A. The County Is in Open Constructive Contempt of Court.

As explained more completely in the City’s June 26, 2019 Motion for Rule to Show

Cause Why Defendant Should Not Be Held in Contempt of Court, the accompanying

memorandum of law and exhibits filed the same day, and the City’s July 1, 2019 supplemental

supporting memorandum and exhibits, all of which the City incorporates by reference as if fully

set forth herein, the County’s temerity knows no bounds and it is openly—if not proudly—

defying this Court’s order. Members of County Council and the County’s Treasurer have all

stated publicly—and quite correctly—that this Court’s order applies within the limits of all

Horry County municipalities. Exhibit A, Collection of News Articles re: Court’s Order.

Yet the County still will not cease and heed the views of its own elected officials.

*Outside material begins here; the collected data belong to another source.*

===== config.mk =====
export PLATFORM = sky130hd
export DESIGN_NAME = tmz_timer
export DESIGN_NICKNAME = d
export VERILOG_FILES = /design/src/tmz_pkg.sv /design/src/tmz_cmp_chan.sv /design/src/tmz_timer.sv
export SDC_FILE = /design/constraint.sdc
export NUM_CORES = 1
export LEC_CHECK = 0
export BUFFER_PORTS_ARGS = -buffer_cell sky130_fd_sc_hd__buf_2
export CORE_AREA = 2 2 119 92
export CTS_CLUSTER_SIZE = 40
export DETAILED_ROUTE_END_ITERATION = 10
export DIE_AREA = 0 0 121 94
export PLACE_DENSITY_LB_ADDON = 0.25
export SYNTH_ARGS = -nofsm -noshare
export SYNTH_HDL_FRONTEND = slang
export SYNTH_SLANG_ARGS = --single-unit

===== constraint.sdc =====
create_clock -name mclk -period 2.7 [get_ports mclk]
set_clock_uncertainty 0.2 [all_clocks]
set_input_delay 0.135 -clock mclk [delete_from_list [all_inputs] [get_ports mclk]]
set_output_delay 0.135 -clock mclk [all_outputs]
set_load 0.05 [all_outputs]

===== src/tmz_pkg.sv =====
// package for the 8-bit timer: codes, reset values, structs
// assumes nothing of its surroundings
package tmz_pkg;

    // ------------------------------------------------------------------
    // counter constants
    // ------------------------------------------------------------------
    localparam logic [7:0] CNT_BOTTOM   = 8'h00;
    localparam logic [7:0] CNT_MAX      = 8'hFF;
    localparam logic [7:0] CNT_RESET    = 8'h00;
    localparam logic [7:0] CMP_RESET    = 8'h00;

    // ------------------------------------------------------------------
    // waveform mode codes
    // ------------------------------------------------------------------
    localparam logic [2:0] WGM_NORMAL   = 3'h0;
    localparam logic [2:0] WGM_PC_MAX   = 3'h1;
    localparam logic [2:0] WGM_CTC      = 3'h2;
    localparam logic [2:0] WGM_FAST_MAX = 3'h3;
    localparam logic [2:0] WGM_PC_OCRA  = 3'h5;
    localparam logic [2:0] WGM_FAST_OCRA = 3'h7;

    // ------------------------------------------------------------------
    // clock select codes
    // ------------------------------------------------------------------
    localparam logic [2:0] CS_STOP      = 3'h0;
    localparam logic [2:0] CS_DIV1      = 3'h1;
    localparam logic [2:0] CS_DIV8      = 3'h2;
    localparam logic [2:0] CS_DIV64     = 3'h3;
    localparam logic [2:0] CS_DIV256    = 3'h4;
    localparam logic [2:0] CS_DIV1024   = 3'h5;
    localparam logic [2:0] CS_EXT_FALL  = 3'h6;
    localparam logic [2:0] CS_EXT_RISE  = 3'h7;

    // prescaler taps: division factor minus one
    localparam logic [9:0] PS_MASK8     = 10'h007;
    localparam logic [9:0] PS_MASK64    = 10'h03F;
    localparam logic [9:0] PS_MASK256   = 10'h0FF;
    localparam logic [9:0] PS_MASK1024  = 10'h3FF;

    // compare output modes
    localparam logic [1:0] COM_NONE     = 2'h0;
    localparam logic [1:0] COM_TOGGLE   = 2'h1;
    localparam logic [1:0] COM_CLEAR    = 2'h2;
    localparam logic [1:0] COM_SET      = 2'h3;

    // ------------------------------------------------------------------
    // grouped control and flags
    // ------------------------------------------------------------------
    typedef struct packed {
        logic [2:0] waveform_mode_field;
        logic [2:0] clock_select_field;
        logic [1:0] compare_output_mode_a;
        logic [1:0] compare_output_mode_b;
    } tmz_ctrl_s;

    typedef struct packed {
        logic compare_flag_b;
        logic compare_flag_a;
        logic overflow_flag;
    } tmz_flags_s;

endpackage


===== src/tmz_cmp_chan.sv =====
// one compare channel: buffer, active value, flag, output
// assumes tick and update strobes come from the parent
`timescale 1ns/10ps
module tmz_cmp_chan (
    // clock and reset
    input  wire logic       mclk,
    input  wire logic       rst,
    // software access
    input  wire logic       cmp_we,
    input  wire logic [7:0] cmp_wdata,
    input  wire logic       force_compare_bit,
    input  wire logic       flag_clr,
    // counter context
    input  wire logic [7:0] timer_count,
    input  wire logic       tick,
    input  wire logic       block_match,
    input  wire logic       pwm_mode,
    input  wire logic       update_strobe,
    input  wire logic       inv_level,
    input  wire logic [1:0] compare_output_mode,
    // results
    output logic [7:0]      compare_value,
    output logic [7:0]      compare_active,
    output logic            match,
    output logic            compare_flag_x,
    output logic            compare_out_x
);

    logic [7:0] buf_q;
    logic [7:0] act_q;
    logic       flag_q;
    logic       out_q;
    logic       match_evt;

    // compare against the active value
    assign match = (timer_count == act_q);
    // a match acts on a tick unless a counter write blocks it
    assign match_evt = tick & match & ~block_match;

    // buffer register that software sees
    always_ff @(posedge mclk) begin
        if (rst) begin
            buf_q <= tmz_pkg::CMP_RESET;
        end else if (cmp_we) begin
            buf_q <= cmp_wdata;
        end
    end

    // active value: direct outside pwm, copied at top in pwm
    always_ff @(posedge mclk) begin
        if (rst) begin
            act_q <= tmz_pkg::CMP_RESET;
        end else if (!pwm_mode) begin
            if (cmp_we) begin
                act_q <= cmp_wdata;
            end
        end else if (update_strobe) begin
            act_q <= buf_q;
        end
    end

    // flag: set beats clear; a force never sets it
    always_ff @(posedge mclk) begin
        if (rst) begin
            flag_q <= 1'b0;
        end else if (match_evt) begin
            flag_q <= 1'b1;
        end else if (flag_clr) begin
            flag_q <= 1'b0;
        end
    end

    // output state from match or force
    always_ff @(posedge mclk) begin
        if (rst) begin
            out_q <= 1'b0;
        end else if (pwm_mode) begin
            if (match_evt && compare_output_mode[1]) begin
                out_q <= inv_level ^ compare_output_mode[0];
            end
        end else if (match_evt || force_compare_bit) begin
            case (compare_output_mode)
                tmz_pkg::COM_TOGGLE: out_q <= ~out_q;
                tmz_pkg::COM_CLEAR:  out_q <= 1'b0;
                tmz_pkg::COM_SET:    out_q <= 1'b1;
                default:             out_q <= out_q;
            endcase
        end
    end

    assign compare_value  = buf_q;
    assign compare_active = act_q;
    assign compare_flag_x = flag_q;
    assign compare_out_x  = out_q;

endmodule


===== src/tmz_timer.sv =====
// 8-bit timer/counter, two compare channels, flags and masks
// assumes strobes are one-cycle pulses on mclk
`timescale 1ns/10ps
module tmz_timer (
    // clock and reset
    input  wire logic               mclk,
    input  wire logic               rst,
    // configuration
    input  tmz_pkg::tmz_ctrl_s      ctrl,
    input  wire logic               timer_power_down_bit,
    input  wire logic [2:0]         timer_mask_reg,
    // counter access
    input  wire logic               timer_count_we,
    input  wire logic [7:0]         timer_count_wdata,
    // compare access
    input  wire logic               compare_a_we,
    input  wire logic               compare_b_we,
    input  wire logic [7:0]         compare_wdata,
    input  wire logic [1:0]         force_compare_bit,
    // flag clearing: write-one mask and interrupt service acknowledges
    input  wire logic               flag_we,
    input  wire logic [2:0]         flag_wdata,
    input  wire logic [2:0]         irq_ack,
    // external count pin
    input  wire logic               ext_count_pin,
    // status and outputs
    output logic [7:0]              timer_count,
    output logic [7:0]              compare_value_a,
    output logic [7:0]              compare_value_b,
    output tmz_pkg::tmz_flags_s     timer_flag_reg,
    output logic [2:0]              irq_req,
    output logic                    bottom,
    output logic                    compare_out_a,
    output logic                    compare_out_b
);

    // ------------------------------------------------------------------
    // mode decode
    // ------------------------------------------------------------------
    logic [2:0] wgm;
    logic       pwm_mode;
    logic       phase_correct;
    logic       top_is_ocra;
    logic       ctc_mode;
    logic [7:0] top_value;
    logic [7:0] cmp_act_a;
    logic [7:0] cmp_act_b;

    assign wgm           = ctrl.waveform_mode_field;
    assign ctc_mode      = (wgm == tmz_pkg::WGM_CTC);
    assign pwm_mode      = (wgm == tmz_pkg::WGM_PC_MAX) || (wgm == tmz_pkg::WGM_FAST_MAX)
                        || (wgm == tmz_pkg::WGM_PC_OCRA) || (wgm == tmz_pkg::WGM_FAST_OCRA);
    assign phase_correct = (wgm == tmz_pkg::WGM_PC_MAX) || (wgm == tmz_pkg::WGM_PC_OCRA);
    assign top_is_ocra   = ctc_mode || (wgm == tmz_pkg::WGM_PC_OCRA)
                        || (wgm == tmz_pkg::WGM_FAST_OCRA);
    // top follows the active compare A, not its buffer
    assign top_value     = top_is_ocra ? cmp_act_a : tmz_pkg::CNT_MAX;

    // ------------------------------------------------------------------
    // prescaler and tick source
    // ------------------------------------------------------------------
    logic [9:0] ps_q;
    logic       ext_q;
    logic       ext_prev_q;
    logic       tick;
    logic       run;

    // power-down high gates the prescaler and the tick, not writes
    assign run = ~timer_power_down_bit;

    // prescaler runs only while the block is powered
    always_ff @(posedge mclk) begin
        if (rst) begin
            ps_q <= 10'h000;
        end else if (run) begin
            ps_q <= ps_q + 10'h001;
        end
    end

    // edge detect; pin taken as synchronous
    always_ff @(posedge mclk) begin
        if (rst) begin
            ext_q      <= 1'b0;
            ext_prev_q <= 1'b0;
        end else begin
            ext_q      <= ext_count_pin;
            ext_prev_q <= ext_q;
        end
    end

    // tick select: source and edge from the clock select field
    always_comb begin
        case (ctrl.clock_select_field)
            tmz_pkg::CS_STOP:     tick = 1'b0;
            tmz_pkg::CS_DIV1:     tick = 1'b1;
            tmz_pkg::CS_DIV8:     tick = ((ps_q & tmz_pkg::PS_MASK8) == tmz_pkg::PS_MASK8);
            tmz_pkg::CS_DIV64:    tick = ((ps_q & tmz_pkg::PS_MASK64) == tmz_pkg::PS_MASK64);
            tmz_pkg::CS_DIV256:   tick = ((ps_q & tmz_pkg::PS_MASK256) == tmz_pkg::PS_MASK256);
            tmz_pkg::CS_DIV1024:  tick = (ps_q == tmz_pkg::PS_MASK1024);
            tmz_pkg::CS_EXT_FALL: tick = ext_prev_q & ~ext_q;
            tmz_pkg::CS_EXT_RISE: tick = ~ext_prev_q & ext_q;
            default:              tick = 1'b0;
        endcase
        tick = tick & run;
    end

    // ------------------------------------------------------------------
    // counter unit
    // ------------------------------------------------------------------
    logic [7:0] cnt_q;
    logic       down_q;
    logic       at_top;
    logic       block_q;
    logic       ovf_evt;
    logic       update_strobe;

    assign at_top = (cnt_q == top_value);
    assign bottom = (cnt_q == tmz_pkg::CNT_BOTTOM);

    // counter: write beats clear beats count
    always_ff @(posedge mclk) begin
        if (rst) begin
            cnt_q <= tmz_pkg::CNT_RESET;
        end else if (timer_count_we) begin
            cnt_q <= timer_count_wdata;
        end else if (tick) begin
            if (phase_correct) begin
                if (down_q) begin
                    cnt_q <= bottom ? cnt_q + 8'h01 : cnt_q - 8'h01;
                end else begin
                    cnt_q <= at_top ? cnt_q - 8'h01 : cnt_q + 8'h01;
                end
            end else if (at_top && wgm != tmz_pkg::WGM_NORMAL) begin
                cnt_q <= tmz_pkg::CNT_BOTTOM;
            end else begin
                cnt_q <= cnt_q + 8'h01; // wraps 0xFF to 0x00
            end
        end
    end

    // direction matters in phase-correct modes only
    always_ff @(posedge mclk) begin
        if (rst) begin
            down_q <= 1'b0;
        end else if (!phase_correct) begin
            down_q <= 1'b0;
        end else if (tick && !timer_count_we) begin
            if (at_top) begin
                down_q <= 1'b1;
            end else if (bottom) begin
                down_q <= 1'b0;
            end
        end
    end

    // a counter write blocks the match on the next tick so a count equal
    // to the compare value can be written without a spurious flag
    always_ff @(posedge mclk) begin
        if (rst) begin
            block_q <= 1'b0;
        end else if (timer_count_we) begin
            block_q <= 1'b1;
        end else if (tick) begin
            block_q <= 1'b0;
        end
    end

    // overflow at max, or at the bottom turn in phase-correct
    assign ovf_evt = tick & ~timer_count_we &
                     (phase_correct ? (bottom & down_q)
                                    : (cnt_q == tmz_pkg::CNT_MAX));

    // buffered compare update at top in every pwm mode
    assign update_strobe = tick & ~timer_count_we & at_top;

    // ------------------------------------------------------------------
    // flags
    // ------------------------------------------------------------------
    logic ovf_q;
    logic ovf_clr;
    logic [1:0] cmp_clr;
    logic flag_a;
    logic flag_b;

    assign ovf_clr    = (flag_we & flag_wdata[0]) | irq_ack[0];
    assign cmp_clr[0] = (flag_we & flag_wdata[1]) | irq_ack[1];
    assign cmp_clr[1] = (flag_we & flag_wdata[2]) | irq_ack[2];

    // overflow flag; a new overflow beats a clear in the same cycle
    always_ff @(posedge mclk) begin
        if (rst) begin
            ovf_q <= 1'b0;
        end else if (ovf_evt) begin
            ovf_q <= 1'b1;
        end else if (ovf_clr) begin
            ovf_q <= 1'b0;
        end
    end

    // ------------------------------------------------------------------
    // compare channels
    // ------------------------------------------------------------------
    logic inv_level;

    // phase-correct: sense flips with direction
    assign inv_level = phase_correct & down_q;

    tmz_cmp_chan u_cmp_a (
        .mclk                (mclk),
        .rst                 (rst),
        .cmp_we              (compare_a_we),
        .cmp_wdata           (compare_wdata),
        .force_compare_bit   (force_compare_bit[0]),
        .flag_clr            (cmp_clr[0]),
        .timer_count         (cnt_q),
        .tick                (tick & ~timer_count_we),
        .block_match         (block_q),
        .pwm_mode            (pwm_mode),
        .update_strobe       (update_strobe),
        .inv_level           (inv_level),
        .compare_output_mode (ctrl.compare_output_mode_a),
        .compare_value       (compare_value_a),
        .compare_active      (cmp_act_a),
        .match               (),
        .compare_flag_x      (flag_a),
        .compare_out_x       (compare_out_a)
    );

    tmz_cmp_chan u_cmp_b (
        .mclk                (mclk),
        .rst                 (rst),
        .cmp_we              (compare_b_we),
        .cmp_wdata           (compare_wdata),
        .force_compare_bit   (force_compare_bit[1]),
        .flag_clr            (cmp_clr[1]),
        .timer_count         (cnt_q),
        .tick                (tick & ~timer_count_we),
        .block_match         (block_q),
        .pwm_mode            (pwm_mode),
        .update_strobe       (update_strobe),
        .inv_level           (inv_level),
        .compare_output_mode (ctrl.compare_output_mode_b),
        .compare_value       (compare_value_b),
        .compare_active      (cmp_act_b),
        .match               (),
        .compare_flag_x      (flag_b),
        .compare_out_x       (compare_out_b)
    );

    // ------------------------------------------------------------------
    // outputs
    // ------------------------------------------------------------------
    // masks gate each request alone
    assign timer_flag_reg.overflow_flag  = ovf_q;
    assign timer_flag_reg.compare_flag_a = flag_a;
    assign timer_flag_reg.compare_flag_b = flag_b;
    assign irq_req[0] = ovf_q  & timer_mask_reg[0];
    assign irq_req[1] = flag_a & timer_mask_reg[1];
    assign irq_req[2] = flag_b & timer_mask_reg[2];
    assign timer_count = cnt_q;

endmodule


==> results of run 1 <==
cell type report:
type | instances | area (sq um) | area share
Clock inverter | 4 | 97.6 | 0.0213
Multi-Input combinational cell | 299 | 2080 | 0.454
Tap cell | 136 | 170 | 0.0372
Inverter | 15 | 56.3 | 0.0123
Timing Repair Buffer | 117 | 746 | 0.163
Clock buffer | 12 | 246 | 0.0539
Sequential cell | 59 | 1180 | 0.258
logic make-up (layout without fill, tap and decap cells):
logic type,after synthesis,count (layout)
AO/OA/AOI/OAI,88,89
XOR/XNOR,26,26
adder cells (fa/ha/maj),5,5
buffers and inverters,41,148
flip-flops,59,59
multiplexers,24,24
AND/OR/NAND/NOR,155,155
synth_stat cells (all sizes together) (6+ instances only):
cell / number / share of area
clkbuf: 12 / 0.014
inv: 15 / 0.016
o21ai: 6 / 0.015
nor2: 63 / 0.075
nand2: 19 / 0.021
nor2b: 15 / 0.027
mux2i: 24 / 0.069
xnor2: 11 / 0.028
a21oi: 32 / 0.047
a211oi: 24 / 0.061
nand3: 7 / 0.012
nor4: 7 / 0.019
xor2: 15 / 0.038
nor3: 16 / 0.026
dfxtp: 59 / 0.34
buf: 14 / 0.037
flip-flops by register name, summed over array words and instances (netlist names):
signal	count
ps_q	10
timer_count	8
u_cmp_a.compare_active	8
u_cmp_a.compare_value	8
u_cmp_b.compare_active	8
u_cmp_b.compare_value	8
block_q	1
down_q	1
ext_prev_q	1
ext_q	1
ovf_q	1
u_cmp_a.compare_flag_x	1
u_cmp_a.compare_out_x	1
u_cmp_b.compare_flag_x	1
u_cmp_b.compare_out_x	1
per-stage QoR:
step | setup WS (ps) | instances | TNS, ps | hold slack (ps) | power (uW)
after floorplan | 119 | 398 | 0 | 63.2 | 1330
after global placement | 165 | 596 | 0 | 165 | 1460
after detailed placement | 80.3 | 596 | 0 | 180 | 1460
after CTS | 65.2 | 636 | 0 | 10.4 | 2820
after global routing | -40.3 | 642 | -40.3 | 47.8 | 2930
final | 116 | 642 | 0 | 47.4 | 2800
what timing repair did:
action | CTS | global route
gates resized for setup | 0 | 2
buffers inserted | 0 | 5
hold buffers | 24 | 0
setup endpoints to repair | 0 | 13
hold endpoints to repair | 30 | 0
critical path: stages, from the launching register on:
cell and delay, ps:
dfxtp_1 440, or3_4 460, nor3_2 150, and2_4 200, nor2_2 60, a31oi_4 340, mux2i_1 320, xnor2_1 180
o22ai_1 110
power by group through the flow:
stage          logic [uW]  clock network [uW]  registers [uW]
2_1_floorplan         284                   0            1050
3_3_place_gp          477                   0             979
3_5_place_dp          481                   0             980
4_1_cts               508                1350             962
5_1_grt               567                1390             969
6_report              520                1320             963
per-layer routing:
layer	vias to the layer above	wire length, microns	track usage	share of wire
met5	-	0	0	0
met4	0	74	0.0436	0.0077
met3	10	723	0.0498	0.075
met2	118	4070	0.256	0.42
met1	1469	4770	0.248	0.49
li1	1620	-	-	-
worst paths after layout:
path / cells after the start / to / start / slack [ps]
min reg2reg: 1 / ext_prev_q / ext_q / 280
max reg2reg: 8 / timer_count[7] / timer_count[2] / 120
max: 8 / timer_count[7] / timer_count[2] / 120
min: 3 / timer_count[1] / timer_count_wdata[1] / 50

Counsel for the County in this action have advanced an opinion that the County can keep

collecting the Hospitality Fee within these other municipalities because “no City other than MB

are parties to the lawsuit” and revealed that the County’s actions in reality are driven by its

amazing belief that complying with the order would “probably create legal issues detrimental to

the County.” Exhibit B, Email of Henrietta Golding, June 30, 2019, addressed to, among other,

municipal officials employed by two members of the proposed class. The County Attorney has

stated his acceptance of this opinion and in so doing confirmed that the County’s refusal to abide

by the injunction issued is nothing more than a litigation tactic:

Council received strong advice from our litigation attorney . . . who is working
with a team of attorneys . . . not to suspend collection from within municipalities
other than Myrtle Beach or else we would be jeopardizing our overall defense in
the litigation. As I indicated, Council had no good alternatives to choose from.
We, basically, are in damage control mode. . . . But it seems the only alternative
[the City] ha[s] given us is to fight with everything we have in Court.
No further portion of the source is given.